ART: JNI thread state transition optimization

This patch improves the JNI performance by removing the explicit acquiring and
releasing the mutator lock when a thread state transits between suspended and
runnable states.

The functions responsible for changing the state were found to be the costliest
part of the JNI. Originally, a thread needs to acquire a shared mutator lock by
a CAS instruction when entering the runnable state and also needs to release
the lock by a CAS when entering the native state from runnable. This patch
removes these CAS operations when a thread state transits between suspended and
runnable. A thread in the runnable state is considered to have shared ownership
of the mutator lock and therefore transitions in and out of the runnable state
have associated implication on the mutator lock ownership. Meanwhile, a barrier
is added to control suspending all threads from running.
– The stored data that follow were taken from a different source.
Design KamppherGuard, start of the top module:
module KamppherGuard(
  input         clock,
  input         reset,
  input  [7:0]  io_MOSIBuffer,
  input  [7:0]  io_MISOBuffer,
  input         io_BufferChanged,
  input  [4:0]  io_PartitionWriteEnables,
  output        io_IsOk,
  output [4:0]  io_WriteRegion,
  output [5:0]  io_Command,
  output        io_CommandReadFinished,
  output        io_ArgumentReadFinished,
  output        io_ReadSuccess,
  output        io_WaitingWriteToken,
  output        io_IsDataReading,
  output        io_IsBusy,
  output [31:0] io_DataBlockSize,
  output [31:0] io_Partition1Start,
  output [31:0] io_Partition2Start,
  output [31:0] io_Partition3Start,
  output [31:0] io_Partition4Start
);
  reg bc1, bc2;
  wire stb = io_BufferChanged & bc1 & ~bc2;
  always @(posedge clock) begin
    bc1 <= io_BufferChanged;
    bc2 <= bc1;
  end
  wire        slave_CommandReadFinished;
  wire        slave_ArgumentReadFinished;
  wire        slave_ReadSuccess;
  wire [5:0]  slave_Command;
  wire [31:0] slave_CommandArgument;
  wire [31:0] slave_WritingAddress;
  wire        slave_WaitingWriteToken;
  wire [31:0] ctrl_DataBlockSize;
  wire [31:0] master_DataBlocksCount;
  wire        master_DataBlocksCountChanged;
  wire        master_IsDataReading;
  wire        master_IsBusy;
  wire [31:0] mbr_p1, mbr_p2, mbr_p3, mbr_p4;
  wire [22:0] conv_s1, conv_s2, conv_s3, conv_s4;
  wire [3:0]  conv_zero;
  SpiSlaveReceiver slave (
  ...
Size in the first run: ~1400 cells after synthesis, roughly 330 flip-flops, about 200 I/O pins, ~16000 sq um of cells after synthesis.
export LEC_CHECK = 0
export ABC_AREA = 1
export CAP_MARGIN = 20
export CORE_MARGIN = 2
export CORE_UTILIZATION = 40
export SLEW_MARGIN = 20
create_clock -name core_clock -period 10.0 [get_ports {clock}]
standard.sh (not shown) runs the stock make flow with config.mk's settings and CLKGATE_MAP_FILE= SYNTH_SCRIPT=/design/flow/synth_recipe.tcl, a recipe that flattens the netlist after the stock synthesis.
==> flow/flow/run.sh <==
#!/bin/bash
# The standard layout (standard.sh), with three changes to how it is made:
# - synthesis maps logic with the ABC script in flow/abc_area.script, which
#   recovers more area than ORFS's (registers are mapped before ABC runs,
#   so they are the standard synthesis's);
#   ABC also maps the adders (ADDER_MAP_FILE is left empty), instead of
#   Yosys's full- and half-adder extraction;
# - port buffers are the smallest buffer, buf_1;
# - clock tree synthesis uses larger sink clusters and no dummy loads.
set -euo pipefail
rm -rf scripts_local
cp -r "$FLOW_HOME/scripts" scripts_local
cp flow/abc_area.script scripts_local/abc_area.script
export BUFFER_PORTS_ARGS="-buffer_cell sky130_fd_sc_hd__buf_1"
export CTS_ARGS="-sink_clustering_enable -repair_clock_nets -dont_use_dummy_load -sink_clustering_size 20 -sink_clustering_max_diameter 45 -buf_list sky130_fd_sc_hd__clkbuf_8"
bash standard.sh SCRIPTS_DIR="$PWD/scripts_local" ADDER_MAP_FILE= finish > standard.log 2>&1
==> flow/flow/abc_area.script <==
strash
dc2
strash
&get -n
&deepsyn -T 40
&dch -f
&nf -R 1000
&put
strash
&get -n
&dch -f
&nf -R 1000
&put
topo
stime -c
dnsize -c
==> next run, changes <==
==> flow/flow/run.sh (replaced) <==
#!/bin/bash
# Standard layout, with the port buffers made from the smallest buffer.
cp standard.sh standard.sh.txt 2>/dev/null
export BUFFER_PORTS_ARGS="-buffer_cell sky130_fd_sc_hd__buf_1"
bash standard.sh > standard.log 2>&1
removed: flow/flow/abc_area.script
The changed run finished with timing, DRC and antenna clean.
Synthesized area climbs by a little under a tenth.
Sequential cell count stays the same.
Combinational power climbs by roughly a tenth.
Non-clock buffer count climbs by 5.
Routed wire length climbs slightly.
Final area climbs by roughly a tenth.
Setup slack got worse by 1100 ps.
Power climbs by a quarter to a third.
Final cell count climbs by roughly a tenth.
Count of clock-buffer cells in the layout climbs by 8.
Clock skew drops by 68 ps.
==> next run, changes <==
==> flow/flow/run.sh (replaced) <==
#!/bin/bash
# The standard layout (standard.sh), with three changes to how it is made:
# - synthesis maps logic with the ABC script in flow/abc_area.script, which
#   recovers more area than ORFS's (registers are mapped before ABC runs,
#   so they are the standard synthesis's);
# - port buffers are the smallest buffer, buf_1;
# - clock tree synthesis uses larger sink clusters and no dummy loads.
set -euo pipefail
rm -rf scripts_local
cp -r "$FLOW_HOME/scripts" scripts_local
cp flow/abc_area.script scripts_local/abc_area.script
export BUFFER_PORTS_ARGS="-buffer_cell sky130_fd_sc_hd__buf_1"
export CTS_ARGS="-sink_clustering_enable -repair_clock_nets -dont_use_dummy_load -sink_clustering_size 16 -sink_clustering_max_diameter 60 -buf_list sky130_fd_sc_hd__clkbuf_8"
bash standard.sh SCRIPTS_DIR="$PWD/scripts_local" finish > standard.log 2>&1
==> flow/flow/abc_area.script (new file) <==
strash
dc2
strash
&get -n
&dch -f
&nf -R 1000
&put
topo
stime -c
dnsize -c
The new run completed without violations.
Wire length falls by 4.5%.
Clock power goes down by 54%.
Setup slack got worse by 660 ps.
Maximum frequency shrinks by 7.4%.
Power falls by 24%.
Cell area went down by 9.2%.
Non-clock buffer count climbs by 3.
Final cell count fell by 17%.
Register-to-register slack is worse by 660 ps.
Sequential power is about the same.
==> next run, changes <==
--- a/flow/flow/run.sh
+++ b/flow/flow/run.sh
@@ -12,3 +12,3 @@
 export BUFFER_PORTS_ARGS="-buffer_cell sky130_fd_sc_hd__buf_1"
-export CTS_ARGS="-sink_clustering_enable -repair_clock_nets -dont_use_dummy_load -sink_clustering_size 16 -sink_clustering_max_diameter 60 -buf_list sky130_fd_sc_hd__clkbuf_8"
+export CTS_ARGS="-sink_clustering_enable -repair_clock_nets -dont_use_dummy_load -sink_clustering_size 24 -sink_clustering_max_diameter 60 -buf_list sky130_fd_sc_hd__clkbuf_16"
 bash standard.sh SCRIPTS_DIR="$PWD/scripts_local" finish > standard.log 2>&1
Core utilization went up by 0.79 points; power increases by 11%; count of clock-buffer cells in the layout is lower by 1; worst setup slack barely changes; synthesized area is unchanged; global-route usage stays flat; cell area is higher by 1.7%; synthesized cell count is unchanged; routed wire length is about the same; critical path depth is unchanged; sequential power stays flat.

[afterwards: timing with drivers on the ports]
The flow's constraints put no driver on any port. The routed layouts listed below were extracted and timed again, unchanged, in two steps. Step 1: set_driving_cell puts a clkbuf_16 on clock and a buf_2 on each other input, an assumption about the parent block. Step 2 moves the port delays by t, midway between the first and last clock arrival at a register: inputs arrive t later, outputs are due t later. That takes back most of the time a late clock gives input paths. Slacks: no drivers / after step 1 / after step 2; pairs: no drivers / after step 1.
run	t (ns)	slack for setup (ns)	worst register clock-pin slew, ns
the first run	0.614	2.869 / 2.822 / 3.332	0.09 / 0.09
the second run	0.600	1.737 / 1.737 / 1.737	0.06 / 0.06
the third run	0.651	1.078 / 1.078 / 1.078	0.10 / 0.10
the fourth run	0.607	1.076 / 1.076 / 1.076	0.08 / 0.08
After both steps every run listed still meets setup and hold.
JNI transition overhead was reduced by 25% on IA platform and by 17% on ARM
platform by this patch, while it has little impact on GC pause time (measured
with "suspend all histogram").

Change-Id: Icee95d8ffff1bbfc95309a41cc48836536fec689
Signed-off-by: Yu, Li <yu.l.li@intel.com>
Signed-off-by: Haitao, Feng <haitao.feng@intel.com>
Signed-off-by: Lei, Li <lei.l.li@intel.com>
diff --git a/runtime/entrypoints_order_test.cc b/runtime/entrypoints_order_test.cc
index 0a5ebfa..656944a 100644
--- a/runtime/entrypoints_order_test.cc
+++ b/runtime/entrypoints_order_test.cc
@@ -116,7 +116,7 @@
     EXPECT_OFFSET_DIFFP(Thread, tlsPtr_, last_no_thread_suspension_cause, checkpoint_functions,
                         sizeof(void*));
     EXPECT_OFFSET_DIFFP(Thread, tlsPtr_, checkpoint_functions, interpreter_entrypoints,
-                        sizeof(void*) * 3);
+                        sizeof(void*) * 6);
 
     // Skip across the entrypoints structures.